- Problem statement -
Needed from the entries below: every line that holds the word "localparam".

- Information given -
● ● ● ● ●

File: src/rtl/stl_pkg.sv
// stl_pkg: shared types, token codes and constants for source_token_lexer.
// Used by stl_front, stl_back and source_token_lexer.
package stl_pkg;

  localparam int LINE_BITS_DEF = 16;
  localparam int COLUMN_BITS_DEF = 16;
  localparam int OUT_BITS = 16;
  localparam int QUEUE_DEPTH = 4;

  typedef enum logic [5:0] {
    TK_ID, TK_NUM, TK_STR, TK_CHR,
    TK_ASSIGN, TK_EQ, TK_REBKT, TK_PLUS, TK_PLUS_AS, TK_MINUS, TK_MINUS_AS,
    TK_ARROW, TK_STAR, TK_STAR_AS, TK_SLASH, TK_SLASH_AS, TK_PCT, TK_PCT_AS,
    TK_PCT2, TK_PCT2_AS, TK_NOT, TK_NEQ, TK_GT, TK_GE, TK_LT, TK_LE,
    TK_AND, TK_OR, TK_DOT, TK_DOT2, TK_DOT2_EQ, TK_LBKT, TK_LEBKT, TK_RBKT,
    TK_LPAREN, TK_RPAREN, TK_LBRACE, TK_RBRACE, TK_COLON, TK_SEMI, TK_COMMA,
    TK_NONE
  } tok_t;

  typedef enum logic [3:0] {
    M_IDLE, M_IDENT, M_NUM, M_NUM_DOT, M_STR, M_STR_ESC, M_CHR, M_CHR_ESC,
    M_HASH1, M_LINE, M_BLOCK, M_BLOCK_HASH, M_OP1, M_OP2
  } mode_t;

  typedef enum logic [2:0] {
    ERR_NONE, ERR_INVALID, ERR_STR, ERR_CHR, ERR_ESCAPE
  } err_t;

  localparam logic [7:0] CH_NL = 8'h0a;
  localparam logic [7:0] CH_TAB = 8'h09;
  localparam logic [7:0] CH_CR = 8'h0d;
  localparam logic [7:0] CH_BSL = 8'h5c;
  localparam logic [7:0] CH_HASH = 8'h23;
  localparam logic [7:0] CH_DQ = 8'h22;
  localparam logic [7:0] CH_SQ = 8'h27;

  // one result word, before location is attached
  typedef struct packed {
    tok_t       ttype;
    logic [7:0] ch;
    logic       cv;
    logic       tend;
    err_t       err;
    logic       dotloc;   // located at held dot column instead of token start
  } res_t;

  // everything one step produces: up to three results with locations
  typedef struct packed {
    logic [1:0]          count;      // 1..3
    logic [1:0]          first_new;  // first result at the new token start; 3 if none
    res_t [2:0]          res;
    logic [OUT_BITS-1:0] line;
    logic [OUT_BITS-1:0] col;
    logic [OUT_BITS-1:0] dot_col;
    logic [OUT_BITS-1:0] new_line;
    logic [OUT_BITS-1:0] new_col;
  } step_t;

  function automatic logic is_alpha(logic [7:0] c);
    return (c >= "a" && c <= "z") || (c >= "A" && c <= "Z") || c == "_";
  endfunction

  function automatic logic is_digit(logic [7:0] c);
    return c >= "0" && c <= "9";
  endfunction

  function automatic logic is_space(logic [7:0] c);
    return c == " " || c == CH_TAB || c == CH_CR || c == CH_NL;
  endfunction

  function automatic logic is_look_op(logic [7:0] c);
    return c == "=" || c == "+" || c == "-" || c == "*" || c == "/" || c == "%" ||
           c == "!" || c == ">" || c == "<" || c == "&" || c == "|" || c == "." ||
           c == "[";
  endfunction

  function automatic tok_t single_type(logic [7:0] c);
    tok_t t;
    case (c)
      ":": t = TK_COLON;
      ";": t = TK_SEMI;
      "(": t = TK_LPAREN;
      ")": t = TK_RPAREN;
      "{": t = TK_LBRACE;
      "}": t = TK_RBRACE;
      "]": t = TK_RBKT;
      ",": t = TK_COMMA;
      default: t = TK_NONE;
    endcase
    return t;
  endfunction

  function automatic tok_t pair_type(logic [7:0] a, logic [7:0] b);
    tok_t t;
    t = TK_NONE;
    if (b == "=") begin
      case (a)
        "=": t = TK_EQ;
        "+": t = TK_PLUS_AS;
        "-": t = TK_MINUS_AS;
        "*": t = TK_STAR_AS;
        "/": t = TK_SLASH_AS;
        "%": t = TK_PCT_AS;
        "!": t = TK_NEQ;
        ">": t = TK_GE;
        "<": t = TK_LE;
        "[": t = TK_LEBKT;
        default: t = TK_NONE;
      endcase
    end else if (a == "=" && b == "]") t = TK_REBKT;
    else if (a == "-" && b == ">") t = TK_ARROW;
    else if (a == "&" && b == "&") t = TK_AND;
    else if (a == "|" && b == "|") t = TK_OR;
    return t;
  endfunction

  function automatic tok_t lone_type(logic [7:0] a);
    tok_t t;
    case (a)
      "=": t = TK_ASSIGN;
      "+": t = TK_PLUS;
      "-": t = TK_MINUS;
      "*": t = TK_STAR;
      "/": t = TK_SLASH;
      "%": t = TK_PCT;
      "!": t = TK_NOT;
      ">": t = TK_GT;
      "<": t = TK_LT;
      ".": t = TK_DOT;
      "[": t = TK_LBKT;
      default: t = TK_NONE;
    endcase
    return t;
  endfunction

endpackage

● ● ● ● ●

- Answer below -
  localparam int LINE_BITS_DEF = 16;
  localparam int COLUMN_BITS_DEF = 16;
  localparam int OUT_BITS = 16;
  localparam int QUEUE_DEPTH = 4;
  localparam logic [7:0] CH_NL = 8'h0a;
  localparam logic [7:0] CH_TAB = 8'h09;
  localparam logic [7:0] CH_CR = 8'h0d;
  localparam logic [7:0] CH_BSL = 8'h5c;
  localparam logic [7:0] CH_HASH = 8'h23;
  localparam logic [7:0] CH_DQ = 8'h22;
  localparam logic [7:0] CH_SQ = 8'h27;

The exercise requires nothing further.